**TASK BRIEF:** Output only the lines below that start at the line containing "logic plane_last;" and end at the line containing "state_next = ffipa_pkg::ST_TEST;", with both ends kept.

**** DATA FOR THIS TASK ****

==> src/rtl/ffipa_pkg.sv <==
`default_nettype none

package ffipa_pkg;

    localparam int POS_W       = 10;
    localparam int TAG_W       = 2;
    localparam int PLANE_OUT_W = 4;
    localparam int USED_OUT_W  = 5;
    localparam int WORD_BITS   = 64;
    localparam int BIT_IDX_W   = 6;
    localparam int WORD_IDX_W  = POS_W - BIT_IDX_W;

    typedef enum logic [1:0] {
        STATUS_PLACED    = 2'd0,
        STATUS_NO_ROOM   = 2'd1,
        STATUS_BAD_RANGE = 2'd2
    } status_t;

    typedef enum logic [2:0] {
        ST_CLEAR,
        ST_IDLE,
        ST_TEST,
        ST_SCAN,
        ST_MARK,
        ST_RESULT
    } state_t;

    typedef struct packed {
        logic    clear;
        logic    load;
        logic    next_plane;
        logic    scan_step;
        logic    mark_start;
        logic    mark_step;
        logic    emit;
        status_t code;
    } cmd_t;

    typedef struct packed {
        logic clr_last;
        logic bad;
        logic hit;
        logic free_last;
        logic chk_last;
        logic plane_last;
        logic out_free;
    } sts_t;

    // bits lo..hi set, lo <= hi
    function automatic logic [WORD_BITS-1:0] span_mask(
        input logic [BIT_IDX_W-1:0] lo,
        input logic [BIT_IDX_W-1:0] hi
    );
        logic [WORD_BITS-1:0] upper;
        logic [WORD_BITS-1:0] lower;
        upper = {WORD_BITS{1'b1}} >> (6'd63 - hi);
        lower = ({{(WORD_BITS-1){1'b0}}, 1'b1} << lo) - {{(WORD_BITS-1){1'b0}}, 1'b1};
        return upper & ~lower;
    endfunction

endpackage

`default_nettype wire

==> src/rtl/ffipa_ctrl.sv <==
`default_nettype none

module ffipa_ctrl (
    input  wire logic           clk,
    input  wire logic           rst_n,
    input  wire logic           in_valid,
    output logic                in_stall,
    input  wire ffipa_pkg::sts_t sts,
    output ffipa_pkg::cmd_t     cmd
);

    ffipa_pkg::state_t  state_reg;
    ffipa_pkg::state_t  state_next;
    ffipa_pkg::status_t code_reg;
    ffipa_pkg::status_t code_next;

    always_ff @(posedge clk or negedge rst_n)
    begin
        if (!rst_n)
        begin
            state_reg <= ffipa_pkg::ST_CLEAR;
            code_reg  <= ffipa_pkg::STATUS_PLACED;
        end
        else
        begin
            state_reg <= state_next;
            code_reg  <= code_next;
        end
    end

    always_comb
    begin
        state_next = state_reg;
        code_next  = code_reg;
        cmd        = '0;
        cmd.code   = code_reg;
        unique case (state_reg)
            ffipa_pkg::ST_CLEAR:
            begin
                cmd.clear = 1'b1;
                if (sts.clr_last)
                begin
                    state_next = ffipa_pkg::ST_IDLE;
                end
            end
            ffipa_pkg::ST_IDLE:
            begin
                if (in_valid)
                begin
                    cmd.load   = 1'b1;
                    state_next = ffipa_pkg::ST_TEST;
                end
            end
            ffipa_pkg::ST_TEST:
            begin
                if (sts.bad)
                begin
                    code_next  = ffipa_pkg::STATUS_BAD_RANGE;
                    state_next = ffipa_pkg::ST_RESULT;
                end
                else
                begin
                    state_next = ffipa_pkg::ST_SCAN;
                end
            end
            ffipa_pkg::ST_SCAN:
            begin
                priority if (sts.hit)
                begin
                    if (sts.plane_last)
                    begin
                        code_next  = ffipa_pkg::STATUS_NO_ROOM;
                        state_next = ffipa_pkg::ST_RESULT;
                    end
                    else
                    begin
                        cmd.next_plane = 1'b1;
                    end
                end
                else if (sts.free_last)
                begin
                    cmd.mark_start = 1'b1;
                    state_next     = ffipa_pkg::ST_MARK;
                end
                else
                begin
                    cmd.scan_step = 1'b1;
                end
            end
            ffipa_pkg::ST_MARK:
            begin
                cmd.mark_step = 1'b1;
                if (sts.chk_last)
                begin
                    code_next  = ffipa_pkg::STATUS_PLACED;
                    state_next = ffipa_pkg::ST_RESULT;
                end
            end
            ffipa_pkg::ST_RESULT:
            begin
                if (sts.out_free)
                begin
                    cmd.emit   = 1'b1;
                    state_next = ffipa_pkg::ST_IDLE;
                end
            end
            default:
            begin
                state_next = ffipa_pkg::ST_IDLE;
            end
        endcase
    end

    assign in_stall = (state_reg != ffipa_pkg::ST_IDLE);

    // marking only follows a plane found free
    a_mark_entry: assert property (@(posedge clk) disable iff (!rst_n)
        state_reg == ffipa_pkg::ST_MARK |->
            $past(state_reg) == ffipa_pkg::ST_SCAN || $past(state_reg) == ffipa_pkg::ST_MARK)
        else $error("mark pass entered without a scan");

    a_placed_after_mark: assert property (@(posedge clk) disable iff (!rst_n)
        (state_reg == ffipa_pkg::ST_RESULT && $changed(state_reg)
            && code_reg == ffipa_pkg::STATUS_PLACED) |->
            $past(state_reg) == ffipa_pkg::ST_MARK)
        else $error("placed result without a mark pass");

endmodule

`default_nettype wire

==> config.mk <==
export PLATFORM = sky130hd
export DESIGN_NAME = ffipa_ctrl
export DESIGN_NICKNAME = d
export VERILOG_FILES = /design/src/rtl/ffipa_pkg.sv /design/src/rtl/ffipa_ctrl.sv
export SDC_FILE = /design/constraint.sdc
export NUM_CORES = 1
export LEC_CHECK = 0
export BUFFER_PORTS_ARGS = -buffer_cell sky130_fd_sc_hd__buf_4
export CORE_AREA = 2 2 39 41
export DETAILED_ROUTE_END_ITERATION = 10
export DIE_AREA = 0 0 41 43
export REMOVE_ABC_BUFFERS = 1
export SYNTH_ARGS = -nofsm -noshare
export SYNTH_HDL_FRONTEND = slang
export SYNTH_SLANG_ARGS = --single-unit
==> constraint.sdc <==
create_clock -name clk -period 3 [get_ports clk]
set_clock_uncertainty 0.05 [all_clocks]
set_input_delay 0.3 -clock clk [delete_from_list [all_inputs] [get_ports clk]]
set_output_delay 0.3 -clock clk [all_outputs]
set_load 0.01 [all_outputs]
==> results.rst, run 1 <==
.. list-table::
   :header-rows: 1

   * - Metric
     - Value
   * - Count of unresolved DRC violations after routing
     - 0
   * - IO Count
     - 20
   * - Share of layout cells above drive strength 1
     - 0.369
   * - Vias in the first global route
     - 338
   * - Number of warnings printed during yosys synthesis
     - 0
   * - Cell count after synthesis
     - 44
   * - Antenna Diode Count
     - 0
   * - Resized cells post-CTS
     - 0
   * - FF+latch count, synth
     - 5
   * - Largest net degree at the start of global routing
     - 16
   * - Top delay family on crit path
     - flip-flops
   * - Number of buffers created by CTS
     - 3
   * - Standard cell area after detailed placement
     - 519 um2
   * - Buffer and inverter count on the worst path
     - 1
   * - Slowest CP cell
     - dfrtp_1
   * - Register-to-Register Setup Slack
     - 1.62 ns
   * - RePlAce Congestion
     - 0.791
   * - Final #Nets
     - 76
   * - Die footprint
     - 0.00176 mm2
   * - Global-route total usage across every layer
     - 0.125
   * - Slew at the pin with the worst max-slew slack
     - 0.457 ns
   * - FP Rows
     - 14
   * - Final setup violation count
     - 0
   * - Detailed-route via count
     - 393
   * - R2R Path Start
     - state_reg[0]
   * - Starting utilization of the core area
     - 0.275
   * - Root Buffer
     - clkbuf_4
   * - Leading cell type in the layout, fill and taps excluded
     - buf_4
   * - Detailed-placement wirelength estimate
     - 694 um
   * - # port buffers
     - 19
   * - CTS clk-pin slew, worst paths
     - 0.05 ns
   * - Sequential element share of the synthesized area
     - 0.329
   * - Data arrival time of the critical path
     - 1.46 ns
   * - Average detailed-routed wire length per instance
     - 11.4 um
   * - Worst slew slack as a fraction of its limit
     - 0.696
   * - Highest-count cells in the layout ignoring fill and taps
     - 19 x buf_4, 5 x nor2_1, 5 x dfrtp_1
   * - Detailed router's first-iteration violation count
     - 6
   * - Setup repair after global routing missed its margin
     - false
   * - Core Footprint
     - 0.00138 mm2
   * - Total overflow reported by the global router
     - 0
   * - Quantity of hold-fixing buffers added after cts
     - 1
   * - Capture instance of the worst register-to-register path
     - state_reg[2]
   * - Sort of element at the start of the critical path
     - flop
   * - Area grow syn2layout
     - 46.1%
   * - Pre-CTS worst setup slack
     - 1.44 ns
   * - Layout Utilization
     - 0.401
   * - Hold Path Class
     - primary input to async pin
   * - Level count of the clock H-tree
     - 1
   * - Router iterations before antenna repair
     - 2
   * - Max-slew violation count
     - 0
   * - Fmax
     - 0.553 GHz
   * - Number of flip-flops under the largest register name
     - 3
   * - Setup crit end kind
     - output pin
   * - Vias per cell
     - 4.85
   * - Clock tree from TritonCTS
     - done
   * - Worst Slack Setup Final
     - 1.19 ns
   * - Crit path max fanout
     - 15
   * - Data required, critical path
     - 2.65 ns
   * - Number of sinks handled by clock tree synthesis
     - 5
   * - Startpoint-to-endpoint class of the critical path
     - flop to output pin
   * - P_leak
     - 0.277 nW
   * - Layout fillers
     - 154
   * - Global-route wire length before repair
     - 1.44 mm
   * - Y dimension of the die
     - 43 um
   * - Synth Area per Inst
     - 8.64 um2
   * - Worst vdd rail ir drop
     - 0.293 mV
   * - Result of the run
     - finished, final reports clean
   * - Number of antenna violations at the first check in global routing
     - 0
   * - CP peak stage delay
     - 0.62 ns
   * - Crit-path cells
     - nand3b_4 > nor3b_1 > buf_4
   * - FF-to-FF path depth
     - 3
   * - Final period util
     - 0.603
   * - Clk_lat worst skew
     - 0.25 ns
   * - Total negative slack for setup checks
     - 0 ns
   * - Die Wd
     - 41 um
   * - Wirelength, routed
     - 927 um
   * - Total setup buffers inserted after CTS
     - 0
   * - Max-cap check violation count
     - 0
   * - Maximum number of buffers from clock root to sink
     - 2
   * - Count of different cell masters after synthesis
     - 25
   * - Synthesized area
     - 380 um2
   * - Antenna-violating nets left
     - 0
   * - Min cycle time layout
     - 1.81 ns
   * - Post-Layout Inst Area
     - 556 um2
   * - Pwr/cell area
     - 824 mW/mm2
   * - Final count of hold timing violations
     - 0
-- how the worst max path moves through the flow --
stage,start,to,slack [ns],cells after the start
global placement,state_reg[0],cmd[4],1.48,3
global route,state_reg[0],cmd[4],1.08,3
finish,state_reg[0],cmd[4],1.19,3
CTS,state_reg[0],cmd[4],1.17,3
detailed placement,state_reg[0],cmd[4],1.44,3
floorplan,state_reg[0],cmd[4],1.59,2
-- cell families after synthesis --
| group | share of synthesized area |
|---|---|
| buffers and inverters | 0.0822 |
| DFF | 0.329 |
| AOI/OAI and AO/OA | 0.227 |
| muxes | 0.0263 |
| and+or+nand+nor | 0.336 |
-- cell type report --
class / instances / area (um2) / area share
clock buffers: 4 / 26.3 / 0.0473
repair buffers: 20 / 153 / 0.275
well taps: 16 / 20.0 / 0.0360
multi-input cells: 34 / 224 / 0.403
flip-flops and latches: 5 / 125 / 0.225
inverters: 2 / 7.51 / 0.0135
-- cells in the mapped netlist --
cell type / n / area, um2
nand4b_1: 1 / 8.76
buf_6: 1 / 11.3
mux2i_1: 1 / 10.0
a21o_1: 2 / 15.0
o21ai_0: 3 / 15.0
inv_1: 2 / 7.51
a22o_1: 1 / 8.76
a211o_1: 1 / 8.76
nor3_1: 3 / 15.0
dfrtp_1: 5 / 125
nand2b_1: 2 / 12.5
a221oi_1: 1 / 8.76
and3_1: 1 / 6.26
a21boi_0: 1 / 7.51
buf_2: 1 / 5.00
nor3b_1: 2 / 15.0
or2b_1: 1 / 7.51
nand3b_4: 1 / 20.0
nor2_1: 5 / 18.8
and3b_2: 1 / 10.0
buf_4: 1 / 7.51
nor2b_1: 1 / 6.26
nand2_1: 2 / 7.51
a211oi_1: 1 / 7.51
a21oi_1: 3 / 15.0
-- report_power, final --
group	total (mW)	switching [mW]	internal, mW	leakage, nW
logic	0.220	0.0923	0.128	0.202
registers	0.157	0.0627	0.0946	0.0599
clock network	0.0804	0.0300	0.0504	0.0150
-- per-layer routing --
layer	vias up	part of all wire	GRT usage
met4	0	0.026	0.100
met2	19	0.42	0.159
met3	3	0.074	0.0366
li1	204	-	-
met5	-	0	0
met1	167	0.48	0.167
-- worst register-to-register path, stage by stage (launching register included) --
cell and delay, ns:
dfrtp_1 0.62, nand3b_4 0.13, a211o_1 0.31, a21o_1 0.16
-- metrics by stage --
stage	cells	power, mW	hold slack, ns
after floorplan	41	0.280	-0.0456
after global placement	76	0.379	0.0568
after detailed placement	76	0.380	0.0566
after CTS	81	0.463	0.335
after global routing	81	0.497	0.347
final	81	0.458	0.336
(Power assumes the default switching activity.)
==> run 2: changes to the inputs <==
--- a/config.mk
+++ b/config.mk
@@ -5,6 +5,7 @@
 export SDC_FILE = /design/constraint.sdc
 export NUM_CORES = 1
 export LEC_CHECK = 0
+export ABC_AREA = 1
 export BUFFER_PORTS_ARGS = -buffer_cell sky130_fd_sc_hd__buf_4
 export CORE_AREA = 2 2 39 41
 export DETAILED_ROUTE_END_ITERATION = 10
==> constraint.sdc (replaced) <==
create_clock -name clk -period 1.85 [get_ports clk]
set_clock_uncertainty 0.05 [all_clocks]
set_input_delay 0.185 -clock clk [delete_from_list [all_inputs] [get_ports clk]]
set_output_delay 0.185 -clock clk [all_outputs]
set_load 0.01 [all_outputs]
==> run 2 against run 1 <==
Sequential power rose by 36%. Clock power rose by 53%. Synthesized area rose by 2.3%. Critical path depth rose by 2. Sequential share of layout area fell by 1.2 points. Largest power group unchanged.
==> results.rst, run 2 <==
.. list-table::
   :header-rows: 1

   * - Metric
     - Value
   * - Number of sinks handled by clock tree synthesis
     - 5 (unchanged)
   * - RePlAce Congestion
     - 0.811 (was 0.791)
   * - Global-route wire length before repair
     - 1.44 mm (about the same)
   * - Leading post-synthesis cells by instance count
     - 16 x nand2_1, 11 x nor2_1, 10 x inv_1 (was 5 x dfrtp_1, 5 x nor2_1, 3 x a21oi_1, 3 x nor3_1, 3 x o21ai_0)
   * - Detailed router's first-iteration violation count
     - 11 (was 6)
   * - Sequential element share of the synthesized area
     - 0.322 (was 0.329)
   * - Crit path max fanout
     - 7 (was 15)
   * - Detailed-placement wirelength estimate
     - 837 um (was 694 um)
   * - IO Count
     - 20 (unchanged)
   * - Share of layout cells above drive strength 1
     - 0.326 (was 0.369)
   * - Total overflow reported by the global router
     - 0 (unchanged)
   * - Pre-CTS worst setup slack
     - 0.521 ns (was 1.44 ns)
   * - Worst vdd rail ir drop
     - 0.533 mV (was 0.293 mV)
   * - Area grow syn2layout
     - 51.1% (was 46.1%)
   * - Highest-count cells in the layout ignoring fill and taps
     - 19 x buf_4, 16 x nand2_1, 11 x nor2_1 (was 19 x buf_4, 5 x nor2_1, 5 x dfrtp_1)
   * - Die footprint
     - 0.00176 mm2 (unchanged)
   * - Hold Path Class
     - primary input to flop (was primary input to async pin)
   * - Total design power
     - 770 uW (was 458 uW)
   * - Vias per cell
     - 4.51 (was 4.85)
   * - Cell count after synthesis
     - 62 (was 44)
   * - Cell with the most instances after synthesis
     - nand2_1
   * - Worst Slack Setup Final
     - 0.351 ns (was 1.19 ns)
   * - Number of flip-flops under the largest register name
     - 3 (unchanged)
   * - Average detailed-routed wire length per instance
     - 9.58 um (was 11.4 um)
   * - Antenna Diode Count
     - 0 (unchanged)
   * - Standard cell area after detailed placement
     - 552 um2 (was 519 um2)
   * - FP Rows
     - 14 (unchanged)
   * - Count of flip-flops with a built-in enable after synthesis
     - 0 (unchanged)
   * - Result of the run
     - finished, final reports clean (unchanged)
   * - Biggest area contributors in the synthesized netlist
     - dfrtp_1 32%, nand2_1 15%, nor2_1 11%, inv_1 9.6%, nand3_1 6.4% (was dfrtp_1 33%, nand3b_4 5.3%, nor2_1 4.9%, a21oi_1 3.9%, nor3_1 3.9%)
   * - Core Footprint
     - 0.00138 mm2 (unchanged)
   * - Level count of the clock H-tree
     - 1 (unchanged)
   * - Data required, critical path
     - 1.62 ns (was 2.65 ns)
   * - Clock tree from TritonCTS
     - done (unchanged)
   * - Buffer and inverter count on the worst path
     - 2 (was 1)
   * - Largest net degree at the start of global routing
     - 8 (was 16)
   * - Area share of the largest cell type after synthesis
     - 0.322 (was 0.329)
   * - Final setup violation count
     - 0 (unchanged)
   * - Total negative slack for setup checks
     - 0 ns (unchanged)
   * - Sort of element at the start of the critical path
     - flop (unchanged)
   * - Final count of hold timing violations
     - 0 (unchanged)
   * - CP peak stage delay
     - 0.46 ns (was 0.62 ns)
   * - Router iterations before antenna repair
     - 4 (was 2)
   * - Setup crit end kind
     - output pin (unchanged)
   * - Number of buffers created by CTS
     - 3 (unchanged)
   * - FF+latch count, synth
     - 5 (unchanged)
   * - Root Buffer
     - clkbuf_4 (unchanged)
   * - Synthesized area
     - 389 um2 (was 380 um2)
   * - Starting utilization of the core area
     - 0.281 (was 0.275)
   * - Startpoint-to-endpoint class of the critical path
     - flop to output pin (unchanged)
   * - # port buffers
     - 19 (unchanged)
   * - Post-Layout Inst Area
     - 588 um2 (was 556 um2)
   * - Global-route total usage across every layer
     - 0.120 (was 0.125)
   * - Final #Nets
     - 97 (was 76)
   * - Worst slew slack as a fraction of its limit
     - 0.817 (was 0.696)
   * - Number of warnings printed during yosys synthesis
     - 0 (unchanged)
   * - P_leak
     - 0.365 nW (was 0.277 nW)
   * - Number of antenna violations at the first check in global routing
     - 0 (unchanged)
   * - Max-cap check violation count
     - 0 (unchanged)
   * - Y dimension of the die
     - 43 um (unchanged)
   * - Die Wd
     - 41 um (unchanged)
   * - Crit-path cells
     - nand2_1 > nor2_4 > inv_2 > nor2_1 > buf_4 (was nand3b_4 > nor3b_1 > buf_4)
   * - Detailed-route via count
     - 460 (was 393)
   * - Top delay family on crit path
     - flip-flops (unchanged)
   * - Ys flop type
     - dfrtp_1 (unchanged)
   * - Maximum number of buffers from clock root to sink
     - 2 (unchanged)
   * - Slowest CP cell
     - dfrtp_1 (unchanged)
   * - CTS clk-pin slew, worst paths
     - 0.04 ns (was 0.05 ns)
   * - Count of unresolved DRC violations after routing
     - 0 (unchanged)
   * - Pwr/cell area
     - 1310 mW/mm2 (was 824 mW/mm2)
   * - Vias in the first global route
     - 367 (was 338)
   * - Fmax
     - 0.667 GHz
   * - Wirelength, routed
     - 977 um (was 927 um)
   * - Setup repair after global routing missed its margin
     - false (unchanged)
   * - Slew at the pin with the worst max-slew slack
     - 0.275 ns (was 0.457 ns)
   * - Synth Area per Inst
     - 6.28 um2 (was 8.64 um2)
   * - Max-slew violation count
     - 0 (unchanged)
   * - Dominant cell type by area after synthesis
     - dfrtp_1 (unchanged)
   * - Data arrival time of the critical path
     - 1.26 ns (was 1.46 ns)
   * - Clk_lat worst skew
     - 0.24 ns (was 0.25 ns)
   * - Layout fillers
     - 152 (was 154)
   * - Antenna-violating nets left
     - 0 (unchanged)
   * - Min cycle time layout
     - 1.50 ns
   * - Leading cell type in the layout, fill and taps excluded
     - buf_4 (unchanged)
   * - Final period util
     - 0.810
   * - Post-synthesis async set-or-reset flop share
     - 1.00 (unchanged)
   * - Count of different cell masters after synthesis
     - 15 (was 25)
## run 2: cell types whose count changed in the layout (fill, tap and decap cells not counted), moves of 3 or more
| cell | previous run | this run |
|---|---|---|
| o21ai_0 | 3 | 0 |
| a21oi_1 | 3 | 0 |
| inv_1 | 2 | 10 |
| nor2_1 | 5 | 11 |
| nand3_1 | 0 | 5 |
| o21ai_1 | 0 | 3 |
| nand2_1 | 2 | 16 |
## run 2: metal layers
metal	up-vias	global-route usage	wire (um)
met5	-	0	0
met4	0	0.0600	0
met3	0	0.0157	33
met2	10	0.184	482
met1	210	0.158	461
li1	240	-	-
## run 2: final cells by class
cell class	count	area, um2	share of cell area
tap	16	20.0	0.0340
inverter	12	45.0	0.0766
multi-input combinational	45	219	0.372
timing repair buffer	20	153	0.260
clock buffer	4	26.3	0.0447
sequential	5	125	0.213
## run 2: cell families after synthesis
family	share of synthesized area
simple gates	0.489
flops	0.322
buf+inv	0.116
compound gates	0.0740
## run 2: power breakdown
group	internal [mW]	leakage, nW	switching (mW)
registers	0.153	0.0639	0.0611
clock network	0.0814	0.0150	0.0415
logic	0.191	0.286	0.242
## run 2: path summary, 6_finish.rpt
| path | start | to | slack, ns | cells after the start |
|---|---|---|---|---|
| setup / recovery | state_reg[0] | cmd[4] | 0.35 | 5 |
| max in group asynchronous | rst_n | code_reg[1] | 1.40 | 2 |
| setup reg to reg | state_reg[0] | state_reg[1] | 0.49 | 6 |
| hold / removal | sts[5] | code_reg[1] | 0.21 | 3 |
| hold reg to reg | code_reg[0] | code_reg[0] | 0.43 | 2 |
| min in group asynchronous | rst_n | state_reg[0] | 0.24 | 2 |
## run 2: worst register-to-register path: stages, from the launching register on
cell	delay, ns
dfrtp_1	0.45
nor2_1	0.22
nand3b_1	0.23
nand2_1	0.14
inv_1	0.04
nand2_1	0.05
o21ai_1	0.05
## run 2: repair_timing
item | in CTS | in global routing
hold endpoints to repair | 5 | 0
buffers inserted | 0 | 0
hold buffers | 1 | 0
resized for setup | 0 | 0
## run 2: stage by stage
stage / hold slack (ns) / utilization / cells
after global routing: 0.220 / 0.425 / 102
after CTS: 0.205 / 0.425 / 102
after detailed placement: -0.0575 / 0.399 / 97
after floorplan: -0.161 / - / 62
after global placement: -0.0582 / 0.399 / 97
final: 0.206 / 0.425 / 102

****

**SOLUTION FOR THIS TASK:**
        logic plane_last;
        logic out_free;
    } sts_t;

    // bits lo..hi set, lo <= hi
    function automatic logic [WORD_BITS-1:0] span_mask(
        input logic [BIT_IDX_W-1:0] lo,
        input logic [BIT_IDX_W-1:0] hi
    );
        logic [WORD_BITS-1:0] upper;
        logic [WORD_BITS-1:0] lower;
        upper = {WORD_BITS{1'b1}} >> (6'd63 - hi);
        lower = ({{(WORD_BITS-1){1'b0}}, 1'b1} << lo) - {{(WORD_BITS-1){1'b0}}, 1'b1};
        return upper & ~lower;
    endfunction

endpackage

`default_nettype wire

==> src/rtl/ffipa_ctrl.sv <==
`default_nettype none

module ffipa_ctrl (
    input  wire logic           clk,
    input  wire logic           rst_n,
    input  wire logic           in_valid,
    output logic                in_stall,
    input  wire ffipa_pkg::sts_t sts,
    output ffipa_pkg::cmd_t     cmd
);

    ffipa_pkg::state_t  state_reg;
    ffipa_pkg::state_t  state_next;
    ffipa_pkg::status_t code_reg;
    ffipa_pkg::status_t code_next;

    always_ff @(posedge clk or negedge rst_n)
    begin
        if (!rst_n)
        begin
            state_reg <= ffipa_pkg::ST_CLEAR;
            code_reg  <= ffipa_pkg::STATUS_PLACED;
        end
        else
        begin
            state_reg <= state_next;
            code_reg  <= code_next;
        end
    end

    always_comb
    begin
        state_next = state_reg;
        code_next  = code_reg;
        cmd        = '0;
        cmd.code   = code_reg;
        unique case (state_reg)
            ffipa_pkg::ST_CLEAR:
            begin
                cmd.clear = 1'b1;
                if (sts.clr_last)
                begin
                    state_next = ffipa_pkg::ST_IDLE;
                end
            end
            ffipa_pkg::ST_IDLE:
            begin
                if (in_valid)
                begin
                    cmd.load   = 1'b1;
                    state_next = ffipa_pkg::ST_TEST;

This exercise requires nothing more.